BEGIN

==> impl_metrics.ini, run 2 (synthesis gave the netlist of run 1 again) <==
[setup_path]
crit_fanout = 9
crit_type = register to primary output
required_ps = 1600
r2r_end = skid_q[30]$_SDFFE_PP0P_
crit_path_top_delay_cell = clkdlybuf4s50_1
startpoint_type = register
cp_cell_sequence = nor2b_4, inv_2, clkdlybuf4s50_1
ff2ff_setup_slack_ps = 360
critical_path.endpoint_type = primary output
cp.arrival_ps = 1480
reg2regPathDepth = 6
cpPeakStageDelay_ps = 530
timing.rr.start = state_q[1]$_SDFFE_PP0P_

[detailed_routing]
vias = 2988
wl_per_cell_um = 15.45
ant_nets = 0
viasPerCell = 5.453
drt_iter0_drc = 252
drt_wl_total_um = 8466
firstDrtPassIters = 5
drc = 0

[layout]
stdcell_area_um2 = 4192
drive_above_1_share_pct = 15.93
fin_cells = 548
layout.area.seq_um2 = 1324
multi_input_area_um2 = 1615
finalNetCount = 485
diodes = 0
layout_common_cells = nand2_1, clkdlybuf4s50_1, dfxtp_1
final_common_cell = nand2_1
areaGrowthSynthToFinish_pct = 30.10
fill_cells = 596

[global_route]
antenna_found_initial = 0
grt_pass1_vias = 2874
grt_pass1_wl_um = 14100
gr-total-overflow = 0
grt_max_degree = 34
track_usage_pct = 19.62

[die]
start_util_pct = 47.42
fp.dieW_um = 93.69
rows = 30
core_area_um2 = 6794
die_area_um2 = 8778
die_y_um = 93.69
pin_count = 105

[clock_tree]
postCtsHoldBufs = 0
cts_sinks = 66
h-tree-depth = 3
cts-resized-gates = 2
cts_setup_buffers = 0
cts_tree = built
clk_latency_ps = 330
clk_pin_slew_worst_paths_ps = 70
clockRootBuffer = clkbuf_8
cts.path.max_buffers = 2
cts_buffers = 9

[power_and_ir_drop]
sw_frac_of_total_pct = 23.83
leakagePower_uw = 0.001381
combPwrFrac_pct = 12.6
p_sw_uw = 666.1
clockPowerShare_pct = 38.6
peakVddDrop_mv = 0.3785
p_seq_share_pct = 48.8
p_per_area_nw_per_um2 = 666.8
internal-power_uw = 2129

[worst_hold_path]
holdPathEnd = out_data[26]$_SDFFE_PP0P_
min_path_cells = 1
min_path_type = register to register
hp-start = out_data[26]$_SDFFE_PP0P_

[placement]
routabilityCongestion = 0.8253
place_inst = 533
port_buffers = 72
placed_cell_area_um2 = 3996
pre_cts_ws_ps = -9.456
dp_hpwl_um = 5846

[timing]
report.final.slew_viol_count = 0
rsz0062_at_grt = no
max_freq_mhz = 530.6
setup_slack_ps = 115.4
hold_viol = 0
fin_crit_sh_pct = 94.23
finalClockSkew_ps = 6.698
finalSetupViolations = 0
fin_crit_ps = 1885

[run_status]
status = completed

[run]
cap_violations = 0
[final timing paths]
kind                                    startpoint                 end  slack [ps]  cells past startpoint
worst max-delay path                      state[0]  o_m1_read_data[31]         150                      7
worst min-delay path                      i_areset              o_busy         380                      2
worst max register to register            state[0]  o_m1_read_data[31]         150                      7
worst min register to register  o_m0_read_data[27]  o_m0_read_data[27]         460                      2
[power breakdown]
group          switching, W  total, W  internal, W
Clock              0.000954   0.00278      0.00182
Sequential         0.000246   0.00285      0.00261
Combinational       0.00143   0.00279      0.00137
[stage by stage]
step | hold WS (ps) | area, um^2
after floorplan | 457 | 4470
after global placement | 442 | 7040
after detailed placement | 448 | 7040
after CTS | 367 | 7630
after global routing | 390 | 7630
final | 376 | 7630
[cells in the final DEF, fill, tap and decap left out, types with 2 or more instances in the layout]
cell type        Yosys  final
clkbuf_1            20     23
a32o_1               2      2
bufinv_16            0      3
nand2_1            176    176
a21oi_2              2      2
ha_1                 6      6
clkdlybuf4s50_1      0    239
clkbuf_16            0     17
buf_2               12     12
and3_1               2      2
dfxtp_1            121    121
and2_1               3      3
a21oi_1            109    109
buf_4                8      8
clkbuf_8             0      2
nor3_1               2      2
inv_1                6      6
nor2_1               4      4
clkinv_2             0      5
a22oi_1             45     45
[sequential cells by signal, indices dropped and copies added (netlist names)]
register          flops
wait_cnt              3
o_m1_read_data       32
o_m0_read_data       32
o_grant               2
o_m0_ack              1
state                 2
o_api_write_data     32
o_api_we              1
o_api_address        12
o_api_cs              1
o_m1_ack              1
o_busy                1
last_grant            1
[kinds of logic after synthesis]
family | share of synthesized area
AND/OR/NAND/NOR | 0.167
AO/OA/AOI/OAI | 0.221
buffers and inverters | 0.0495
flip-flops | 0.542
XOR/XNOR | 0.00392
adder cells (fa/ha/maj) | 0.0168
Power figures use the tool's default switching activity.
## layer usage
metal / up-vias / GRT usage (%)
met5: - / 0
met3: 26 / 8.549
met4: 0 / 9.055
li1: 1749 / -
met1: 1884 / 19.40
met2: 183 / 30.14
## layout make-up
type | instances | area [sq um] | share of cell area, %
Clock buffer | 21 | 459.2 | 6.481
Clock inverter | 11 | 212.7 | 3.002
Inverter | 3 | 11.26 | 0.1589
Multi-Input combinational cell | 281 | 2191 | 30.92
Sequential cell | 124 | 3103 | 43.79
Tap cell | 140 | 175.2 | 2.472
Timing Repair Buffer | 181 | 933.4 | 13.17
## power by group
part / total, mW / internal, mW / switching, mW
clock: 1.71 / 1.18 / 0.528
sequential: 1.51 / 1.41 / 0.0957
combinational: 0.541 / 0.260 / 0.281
===== config.mk =====
export PLATFORM = sky130hd
export DESIGN_NAME = mem_port_arbiter
export DESIGN_NICKNAME = d
export VERILOG_FILES = /design/src/rtl/mem_port_arbiter.sv
export SDC_FILE = /design/constraint.sdc
export NUM_CORES = 1
export LEC_CHECK = 0
export CORE_ASPECT_RATIO = 0.8
export CORE_UTILIZATION = 40
export DETAILED_ROUTE_END_ITERATION = 10
export PLACE_DENSITY = 0.88
export SYNTH_ARGS = -nofsm -noshare
export SYNTH_HDL_FRONTEND = slang
export SYNTH_SLANG_ARGS = --single-unit

===== constraint.sdc =====
create_clock -name clk -period 5.5 [get_ports clk]
set_clock_uncertainty 0.05 [all_clocks]
set_input_delay 0.55 -clock clk [delete_from_list [all_inputs] [get_ports clk]]
set_output_delay 0.55 -clock clk [all_outputs]
set_load 0.005 [all_outputs]
<file path="src/rtl/seg_scan_ctrl.sv">
// Time-multiplexed scan controller for a common-anode 7-segment display.
// Each digit slot is a blanking guard followed by a drive phase; loads commit at frame wrap.
module seg_scan_ctrl #(
  parameter int unsigned NDIG      = 4,
  parameter int unsigned TICK_DIV  = 100000,
  parameter int unsigned BLANK_CYC = 1000
) (
  input  logic              clk,
  input  logic              reset,
  input  logic              en,
  input  logic [4*NDIG-1:0] data_in,
  input  logic [NDIG-1:0]   dp_in,
  input  logic              load,
  output logic              busy,
  output logic [NDIG-1:0]   an,
  output logic [6:0]        seg,
  output logic              dp,
  output logic              frame_tick
);

  localparam int unsigned CW = (TICK_DIV > 1) ? $clog2(TICK_DIV) : 1;
  localparam int unsigned DW = $clog2(NDIG);

  localparam logic [CW-1:0] CntLast   = CW'(TICK_DIV - 1);
  localparam logic [CW-1:0] BlankLast = CW'((BLANK_CYC == 0) ? 0 : BLANK_CYC - 1);
  localparam logic [DW-1:0] DigLast   = DW'(NDIG - 1);

  localparam logic [1:0] StIdle  = 2'd0;
  localparam logic [1:0] StBlank = 2'd1;
  localparam logic [1:0] StDrive = 2'd2;
  // Slots start in DRIVE directly when there is no blanking guard.
  localparam logic [1:0] StSlot  = (BLANK_CYC == 0) ? StDrive : StBlank;

  logic [1:0]        state_q, state_d;
  logic [CW-1:0]     cnt_q, cnt_d;
  logic [DW-1:0]     digit_q, digit_d;
  logic [4*NDIG-1:0] active_q, active_d;
  logic [NDIG-1:0]   active_dp_q, active_dp_d;
  logic [4*NDIG-1:0] shadow_q, shadow_d;
  logic [NDIG-1:0]   shadow_dp_q, shadow_dp_d;
  logic              busy_q, busy_d;
  logic [NDIG-1:0]   an_q, an_d;
  logic [6:0]        seg_q, seg_d;
  logic              dp_q, dp_d;
  logic              ft_q, ft_d;
  logic              wrap;
  logic [3:0]        nib;
  logic              dp_sel;

  function automatic logic [6:0] hex7(input logic [3:0] n);
    logic [6:0] s;
    case (n)
      4'h0: s = 7'h40;
      4'h1: s = 7'h79;
      4'h2: s = 7'h24;
      4'h3: s = 7'h30;
      4'h4: s = 7'h19;
      4'h5: s = 7'h12;
      4'h6: s = 7'h02;
      4'h7: s = 7'h78;
      4'h8: s = 7'h00;
      4'h9: s = 7'h10;
      4'hA: s = 7'h08;
      4'hB: s = 7'h03;
      4'hC: s = 7'h46;
      4'hD: s = 7'h21;
      4'hE: s = 7'h06;
      default: s = 7'h0E;
    endcase
    return s;
  endfunction

  assign wrap = (state_q == StDrive) && (cnt_q == CntLast) && (digit_q == DigLast);

  always_comb begin
    state_d = state_q;
    cnt_d   = cnt_q;
    digit_d = digit_q;
    case (state_q)
      StIdle: begin
        cnt_d   = '0;
        digit_d = '0;
        if (en) state_d = StSlot;
      end
      StBlank: begin
        cnt_d = cnt_q + CW'(1);
        if (cnt_q == BlankLast) state_d = StDrive;
      end
      StDrive: begin
        if (cnt_q == CntLast) begin
          cnt_d   = '0;
          digit_d = (digit_q == DigLast) ? '0 : digit_q + DW'(1);
          state_d = StSlot;
        end else begin
          cnt_d = cnt_q + CW'(1);
        end
      end
      default: state_d = StIdle;
    endcase
    if (!en) begin
      state_d = StIdle;
      cnt_d   = '0;
      digit_d = '0;
    end
  end

  always_comb begin
    active_d    = active_q;
    active_dp_d = active_dp_q;
    shadow_d    = shadow_q;
    shadow_dp_d = shadow_dp_q;
    busy_d      = busy_q;
    if (state_q == StIdle && busy_q) begin
      active_d    = shadow_q;
      active_dp_d = shadow_dp_q;
      busy_d      = 1'b0;
    end
    if (load) begin
      shadow_d    = data_in;
      shadow_dp_d = dp_in;
      busy_d      = 1'b1;
    end
    // A load landing on the wrap cycle bypasses the shadow and commits immediately.
    if (wrap) begin
      if (load) begin
        active_d    = data_in;
        active_dp_d = dp_in;
        busy_d      = 1'b0;
      end else if (busy_q) begin
        active_d    = shadow_q;
        active_dp_d = shadow_dp_q;
        busy_d      = 1'b0;
      end
    end
  end

  // Outputs are decoded from next state so the registered pins line up with state_q.
  always_comb begin
    nib    = active_d[3:0];
    dp_sel = active_dp_d[0];
    an_d   = '1;
    for (int i = 0; i < NDIG; i++) begin
      if (digit_d == DW'(i)) begin
        nib    = active_d[4*i +: 4];
        dp_sel = active_dp_d[i];
        an_d[i] = (state_d != StDrive);
      end
    end
    seg_d = (state_d == StDrive) ? hex7(nib) : 7'h7F;
    dp_d  = (state_d == StDrive) ? ~dp_sel : 1'b1;
    ft_d  = (state_d == StDrive) && (cnt_d == CntLast) && (digit_d == DigLast);
  end

  always_ff @(posedge clk) begin
    if (!reset) begin
      state_q     <= StIdle;
      cnt_q       <= '0;
      digit_q     <= '0;
      active_q    <= '0;
      active_dp_q <= '0;
      shadow_q    <= '0;
      shadow_dp_q <= '0;
      busy_q      <= 1'b0;
      an_q        <= '1;
      seg_q       <= 7'h7F;
      dp_q        <= 1'b1;
      ft_q        <= 1'b0;
    end else begin
      state_q     <= state_d;
      cnt_q       <= cnt_d;
      digit_q     <= digit_d;
      active_q    <= active_d;
      active_dp_q <= active_dp_d;
      shadow_q    <= shadow_d;
      shadow_dp_q <= shadow_dp_d;
      busy_q      <= busy_d;
      an_q        <= an_d;
      seg_q       <= seg_d;
      dp_q        <= dp_d;
      ft_q        <= ft_d;
    end
  end

  assign busy       = busy_q;
  assign an         = an_q;
  assign seg        = seg_q;
  assign dp         = dp_q;
  assign frame_tick = ft_q;

endmodule

</file>
<file path="config.mk">
export PLATFORM = sky130hd
export DESIGN_NAME = seg_scan_ctrl
export DESIGN_NICKNAME = d
export VERILOG_FILES = /design/src/rtl/seg_scan_ctrl.sv
export SDC_FILE = /design/constraint.sdc
export NUM_CORES = 1
export LEC_CHECK = 0
export BUFFER_PORTS_ARGS = -buffer_cell sky130_fd_sc_hd__buf_2
export CORE_AREA = 2 2 155 81
export CTS_CLUSTER_DIAMETER = 40
export DETAILED_ROUTE_END_ITERATION = 8
export DIE_AREA = 0 0 157 83
export GPL_TIMING_DRIVEN = 1
export PLACE_DENSITY = 0.61
export SLEW_MARGIN = 25
export SYNTH_ARGS = -nofsm -noshare
export SYNTH_HDL_FRONTEND = slang
export SYNTH_SLANG_ARGS = --single-unit
</file>
<file path="constraint.sdc">
create_clock -name clk -period 3.5 [get_ports clk]
set_clock_uncertainty 0.1 [all_clocks]
set_input_delay 0.7 -clock clk [delete_from_list [all_inputs] [get_ports clk]]
set_output_delay 0.7 -clock clk [all_outputs]
set_load 0.01 [all_outputs]
</file>
==> results.md, run 1 <==
* Status: complete, no violations
* Dpl cell area at between 4000 and 5000 um2
* ANT cells at 0
* Clock Tree Root: clkbuf_16
* Top-Level Pins at 38
* R2R Path End: seg[6]
* Iteration-0 DRC Markers at ~320
* Clk pwr share at 0.462
* Post-synthesis cell area at about 4000 um2
* Critical-path cell list: or4_4 -> or4_4 -> mux2_4 -> a22o_4 -> nand2_8 -> buf_4 -> mux2i_2 -> mux2_2 -> a221o_1
* Core Region at ~12000 um2
* Worst path max stage delay at approximately 0.60 ns
* Fin area at between 4000 and 5000 um2
* Initial antenna violation count at 0
* # fillers at 1138
* Drt total wl at 10.22 mm
* Req. time, crit path at between 3 and 4 ns
* EDFF count, synth at 0
* Switching Share at 0.2308
* Num CTS Buffers at 9
* Synth Register Bits at 75
* Pwr dens at between 400 and 500 nW/um2
* Routed vias at approximately 3500
* P_sw at between 0.4 and 0.5 mW
* Count leader, synth: dfxtp_1
* Mean Syn Cell Area at roughly 8.5 um2
* Multi-input combinational cell area at roughly 2400 um2
* Pleak at around 1.9 nW
* Ys Warns at 0
* Min-delay worst type: flip-flop to flip-flop
* Buffer and inverter count on the worst path at 1
* Final nets at approximately 540
* FF+latch area at approximately 1500 um2
* P&R area growth vs syn at 21.49%
* Post-DR vias/cell at between 5 and 6
* Post-synthesis sequential area ratio at 0.3748
* Max Root-Sink Buffers at 2
* Yosys top cell by area: dfxtp_1
* Largest net degree at the start of global routing at 46
* Final period utilization at 0.9983
* First-pass GRT wire length at 16.13 mm
* DR DRC count at 0
* Gr usage total at 0.1555
* Grt ovf at 0
* H-tree depth at 3
* Initial Util at 0.3455
* Internal at approximately 1.5 mW
* CTS clock-pin slew for the worst setup and hold paths at roughly 0.060 ns
* Max Freq at roughly 290 MHz
* Most used cell, CP: or4_4
* Final setup fails at 0
* 1st-pass router iterations at 5
* Slew Limit Fails at 0
* Number of global-route vias before repair at between 3000 and 4000
* Worst-margin pin slew at 0.8145 ns
* Antenna viol nets, final at 0
* Largest cells by area after synthesis: dfxtp_1 37%, mux2i_1 13%, o21ai_0 5.2%, nor2_1 4.6%, nand2_1 4.4%
* Comb power frac at 0.082
* Gpl congestion at 0.8961
* Port-buffer cells at 37
* Die Y-Extent at just over 80 um
* Slew headroom at 0.4562
* CP max-delay cell: or4_4
* Crit path max-delay family: simple AND/OR/NAND/NOR gates
* Clk_lat worst skew at 0.34 ns
* Die width at 157 um
* Peak supply drop at just under 0.0002 V
* Worst Setup Start Kind: flip-flop
* Syn nets at roughly 500
* CP endpoint kind: flip-flop
* WS Path Type: flip-flop to flip-flop
* Post-Place Setup Slack at -0.008109 ns
* FFs w/ async S/R, synth at 0
* MaxCap Viol Count at 0
* Die footprint at between 10000 and 15000 um2
* Final Hold Fails at 0
* Synth unique cells at 59
* WL/cell at 14.94 um
* Top cell type's share of synthesized area at 0.3748
* Sequential Power Share at 0.456
* Fin worst setup slack at 0.006021 ns
* R2R setup slack at ~0.0060 ns
* Crit path launch: cnt_q[11]
* Worst reg2reg path depth at 9
* Hold wc startpoint: shadow_dp_q[0]
* Post-Syn Instances at about 470
* Worst r2r src: cnt_q[11]
* Crit Path Max Fanout at 7
* CTS tree: yes
* Layout cell share with drive strength beyond 1 at 0.2235
* Hpwl dp at a little over 7 mm
* Min-Delay Path Depth at 2
* RSZ-0062 raised after global routing: true
* Worst path arrival time at roughly 3.6 ns
* Hold path endpoint: shadow_dp_q[0]
* Commonest cells post-synth: 75 x dfxtp_1, 52 x mux2i_1, 49 x nor2_1
* Sinks on Clock Net at 75
* Num rows at 28
* Top_reg_cell synth: dfxtp_1
* Final min period at approximately 3.5 ns
==> registers in the layout, summed over array words and instances, names as in the netlist <==
signal	flops
dp	1
active_q	16
shadow_dp_q	4
busy	1
shadow_q	16
seg	7
frame_tick	1
digit_q	2
cnt_q	17
active_dp_q	4
state_q	2
an	4
==> cells in the final DEF, fill, tap and decap left out, types with 4 or more instances in the layout <==
cell	count
o21ai_2	5
o21ai_1	10
o21ai_0	38
dfxtp_1	71
buf_2	37
nand2_1	47
xor2_1	7
clkbuf_16	10
nand3_1	20
nor2_1	49
dfxtp_2	4
a21oi_1	24
mux2i_1	50
buf_4	26
nand2b_1	23
inv_1	4
clkbuf_8	4
nand4_1	7
xnor2_1	9
nor3_1	7
==> stage by stage <==
step,hold WS (ns),total power [mW],utilization,TNS [ns],std cells
finish,0.3883,1.947,0.4197,0,684
CTS,0.3888,1.961,0.4067,0,682
floorplan,0.3623,1.009,-,0,471
global placement,0.3705,1.050,0.3814,0,666
global route,0.4144,2.030,0.4197,-0.1880,684
detailed placement,0.3800,1.055,0.3814,-0.008109,666
==> area by class of cell <==
class | instances | area share
Clock inverter | 1 | 0.001028
Sequential cell | 75 | 0.3095
Inverter | 6 | 0.004627
Clock buffer | 15 | 0.05913
Tap cell | 165 | 0.04242
Timing Repair Buffer | 66 | 0.08972
Multi-Input combinational cell | 356 | 0.4936
==> worst min-delay path, delay by kind of cell, from the launching register on <==
family / cells / cell delay, ns
DFF: 1 / 0.32
and+or+nand+nor: 1 / 0.07
AOI/OAI and AO/OA: 1 / 0.05
==> logic make-up (layout without fill, tap and decap cells) <==
family / count (synthesis) / after routing / synth area share
compound gates: 97 / 97 / 0.1365
xor+xnor: 16 / 16 / 0.03498
fa+ha+maj: 6 / 6 / 0.01874
buf+inv: 40 / 88 / 0.05590
flops: 75 / 75 / 0.3748
mux: 59 / 59 / 0.1574
simple gates: 178 / 178 / 0.2217
==> repair_timing <==
item                       in CTS  in global routing
setup buffers                   0                  1
hold buffers                    0                  0
pin swaps                       0                  2
setup endpoints to repair       1                  7
gates resized for setup         4                 23
cloned                          0                  1
==> worst max-delay path by stage <==
stage	endpoint	slack, ns	cells after the start
3_5_place_dp	seg[6]	-0.008	11
5_1_grt	seg[6]	-0.07	11
4_1_cts	seg[0]	0.04	10
6_report	seg[6]	0.006	9
3_3_place_gp	seg[6]	0.07	11
2_1_floorplan	seg[6]	0.004	12
==> power by group through the flow <==
stage	clock, mW	sequential (mW)	combinational [mW]
4_1_cts	0.923	0.887	0.150
6_report	0.900	0.888	0.159
2_1_floorplan	0	0.902	0.107
3_5_place_dp	0	0.906	0.149
3_3_place_gp	0	0.905	0.145
5_1_grt	0.964	0.890	0.176
==> layer usage <==
| layer | up-vias | routed length [um] | global-route usage |
|---|---|---|---|
| li1 | 1731 | - | - |
| met1 | 1647 | 5376 | 0.2391 |
| met2 | 106 | 4044 | 0.2037 |
| met3 | 10 | 731 | 0.05219 |
| met4 | 0 | 67 | 0.03420 |
| met5 | - | 0 | 0 |
Power figures use the tool's default switching activity.
==> inputs of run 2 (changes only) <==
SETUP_SLACK_MARGIN = 0.3   (was not set)
SKIP_LAST_GASP = 1   (was not set)
==> run 2 against run 1 <==
Non-clock buffer count decreased by 3. Sequential share of layout area decreased by 0.42 points. Final cell count decreased by 0.44%. Register-to-register slack improved by 0.08 ns. Fmax increased by 2.3%. Global-route usage increased by 0.33 points. Clock power increased by 7.0%. Hold slack got worse by 0.0012 ns. Largest cell class unchanged. Largest power group unchanged. Highest routed layer unchanged.
==> results.md, run 2 (synthesis results as in run 1) <==
* Die width at 157 um (unchanged)
* CTS tree: yes
* CTS clock-pin slew for the worst setup and hold paths at 0.06 ns (about the same)
* Largest register by flop count: cnt_q
* Req. time, crit path at 3.62 ns (about the same)
* Num CTS Buffers at 9 (unchanged)
* Final period utilization at 0.9761 (-0.02220)
* Die Y-Extent at 83 um (unchanged)
* Fin worst setup slack at 0.08373 ns (+0.07771 ns)
* Commonest non-fill, non-tap cell in the layout: dfxtp_1
* Clock Tree Root: clkbuf_16
* Sinks on Clock Net at 75 (unchanged)
* Fin Hold WS at 0.3871 ns (-0.001236 ns)
* Pleak at 1.857 nW (-0.46%)
* Layout cell share with drive strength beyond 1 at 0.2267 (+0.003237)
* Top-Level Pins at 38 (unchanged)
* Post-DR vias/cell at 5.038 (-1.4%)
* Commonest non-fill, non-tap cells in the layout: 71 x dfxtp_1, 49 x mux2i_1, 49 x nor2_1, 47 x nand2_1, 38 x o21ai_0
* Initial Util at 0.3455 (unchanged)
* CP endpoint kind: flip-flop
* DR DRC count at 0 (unchanged)
* WS Path Type: flip-flop to flip-flop
* Final min period at 3.416 ns (-0.07771 ns)
* Core Region at 11600 um2 (unchanged)
* Antenna viol nets, final at 0 (unchanged)
* Hpwl dp at 7.016 mm (-2.0%)
* Final Power at 2.014 mW (+3.4%)
* Max Root-Sink Buffers at 2 (unchanged)
* Worst Setup Start Kind: flip-flop
* Port-buffer cells at 37 (unchanged)
* ANT cells at 0 (unchanged)
* Gr usage total at 0.1588 (+0.003322)
* Post-CTS Hold Buffers at 0 (unchanged)
* Gpl congestion at 0.9135 (+1.9%)
* Status: complete, no violations
* Post-Place Setup Slack at 0.05072 ns (+0.05883 ns)
* Clk_lat worst skew at 0.34 ns (about the same)
* P&R area growth vs syn at 23.17%
* Drt total wl at 9.876 mm (-3.4%)
* Max reg flops at 17 (unchanged)
* Worst-margin pin slew at 0.7890 ns (-0.02546 ns)
* Grt ovf at 0 (unchanged)
* Number of global-route vias before repair at 3110 (-3.6%)
* Iteration-0 DRC Markers at 213 (-34%)
* Num rows at 28 (unchanged)
* Max Freq at 292.7 MHz (+2.3%)
* Peak supply drop at 0.0002082 V (+5.5%)
* Slew headroom at 0.4732 (+0.01700)
* H-tree depth at 3 (unchanged)
* Pwr dens at 408.1 nW/um2 (+2.0%)
* Final Hold Fails at 0 (unchanged)
* First-pass GRT wire length at 16.20 mm (+0.43%)
* Largest net degree at the start of global routing at 46 (unchanged)
* RSZ-0062 raised after global routing: true
* Worst path arrival time at 3.54 ns (-0.07 ns)
* Final nets at 541 (-0.55%)
* Crit Path Max Fanout at 33 (+26)
* Slew Limit Fails at 0 (unchanged)
* Registers with the most flip-flops: cnt_q: 17 flops, active_q: 16 flops, shadow_q: 16 flops
* 1st-pass router iterations at 4 (-1)
* Routed vias at 3431 (-1.8%)
* Final setup fails at 0 (unchanged)
* Die footprint at 13030 um2 (unchanged)
* WL/cell at 14.50 um (-2.9%)
* Initial antenna violation count at 0 (unchanged)
* Min-delay worst type: flip-flop to flip-flop
* MaxCap Viol Count at 0 (unchanged)
## run 2: worst paths after layout
kind,to,startpoint,slack [ns],depth (start not counted)
max,seg[6],cnt_q[8],0.08,11
min,shadow_dp_q[2],shadow_dp_q[2],0.39,2
max reg2reg,seg[6],cnt_q[8],0.08,11
min reg2reg,shadow_dp_q[2],shadow_dp_q[2],0.39,2
## run 2: critical path, stage by stage, from the launching register on
cell,delay (ns)
dfxtp_2,0.32
or4bb_1,0.48
or4_4,0.57
or2_1,0.28
buf_12,0.18
o21ai_4,0.20
mux2i_4,0.09
mux2i_4,0.16
inv_1,0.11
ha_2,0.21
mux2_2,0.27
a221o_1,0.30
## run 2: report_power, final
group          leakage, nW  internal [mW]  switching [mW]
clock network        0.155          0.607           0.356
logic                 1.09         0.0696          0.0928
registers            0.612          0.873          0.0148
total                 1.86           1.55           0.463
## run 2: cell type report
cell class / count / area (um2)
Inverter: 6 / 22.52
Multi-Input combinational cell: 356 / 2485
Fill cell: 1149 / 6661
Tap cell: 165 / 206.4
Sequential cell: 75 / 1506
Clock buffer: 12 / 266.5
Clock inverter: 4 / 47.55
Timing Repair Buffer: 63 / 400.4
## run 2: through the flow
stage          setup TNS (ns)  area [um2]    util  cells
2_1_floorplan               0        4013       -    471
3_3_place_gp                0        4400  0.3795    663
4_1_cts                     0        4866  0.4196    681
3_5_place_dp                0        4400  0.3795    663
5_1_grt              -0.02708        4935  0.4256    681
6_report                    0        4935  0.4256    681
## run 2: routing by layer
layer  up-vias  global-route usage  routed length (um)
met3        10             0.05532                 578
met4         0             0.04337                 113
met5         -                   0                   0
li1       1725                   -                   -
met1      1605              0.2420                5319
met2        91              0.2057                3864
## run 2: what timing repair did
item,4_1_cts,5_1_grt
buffers inserted,2,0
cloned,0,0
setup endpoints to repair,7,8
pin swaps,2,5
resized for setup,24,13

END

_AIM OF THE TASK:_
Copy back the listing above exactly, but only from the line with "[detailed_routing]" through the line with "worst min register", both ends included.

_SOLVED EXERCISE:_
[detailed_routing]
vias = 2988
wl_per_cell_um = 15.45
ant_nets = 0
viasPerCell = 5.453
drt_iter0_drc = 252
drt_wl_total_um = 8466
firstDrtPassIters = 5
drc = 0

[layout]
stdcell_area_um2 = 4192
drive_above_1_share_pct = 15.93
fin_cells = 548
layout.area.seq_um2 = 1324
multi_input_area_um2 = 1615
finalNetCount = 485
diodes = 0
layout_common_cells = nand2_1, clkdlybuf4s50_1, dfxtp_1
final_common_cell = nand2_1
areaGrowthSynthToFinish_pct = 30.10
fill_cells = 596

[global_route]
antenna_found_initial = 0
grt_pass1_vias = 2874
grt_pass1_wl_um = 14100
gr-total-overflow = 0
grt_max_degree = 34
track_usage_pct = 19.62

[die]
start_util_pct = 47.42
fp.dieW_um = 93.69
rows = 30
core_area_um2 = 6794
die_area_um2 = 8778
die_y_um = 93.69
pin_count = 105

[clock_tree]
postCtsHoldBufs = 0
cts_sinks = 66
h-tree-depth = 3
cts-resized-gates = 2
cts_setup_buffers = 0
cts_tree = built
clk_latency_ps = 330
clk_pin_slew_worst_paths_ps = 70
clockRootBuffer = clkbuf_8
cts.path.max_buffers = 2
cts_buffers = 9

[power_and_ir_drop]
sw_frac_of_total_pct = 23.83
leakagePower_uw = 0.001381
combPwrFrac_pct = 12.6
p_sw_uw = 666.1
clockPowerShare_pct = 38.6
peakVddDrop_mv = 0.3785
p_seq_share_pct = 48.8
p_per_area_nw_per_um2 = 666.8
internal-power_uw = 2129

[worst_hold_path]
holdPathEnd = out_data[26]$_SDFFE_PP0P_
min_path_cells = 1
min_path_type = register to register
hp-start = out_data[26]$_SDFFE_PP0P_

[placement]
routabilityCongestion = 0.8253
place_inst = 533
port_buffers = 72
placed_cell_area_um2 = 3996
pre_cts_ws_ps = -9.456
dp_hpwl_um = 5846

[timing]
report.final.slew_viol_count = 0
rsz0062_at_grt = no
max_freq_mhz = 530.6
setup_slack_ps = 115.4
hold_viol = 0
fin_crit_sh_pct = 94.23
finalClockSkew_ps = 6.698
finalSetupViolations = 0
fin_crit_ps = 1885

[run_status]
status = completed

[run]
cap_violations = 0
[final timing paths]
kind                                    startpoint                 end  slack [ps]  cells past startpoint
worst max-delay path                      state[0]  o_m1_read_data[31]         150                      7
worst min-delay path                      i_areset              o_busy         380                      2
worst max register to register            state[0]  o_m1_read_data[31]         150                      7
worst min register to register  o_m0_read_data[27]  o_m0_read_data[27]         460                      2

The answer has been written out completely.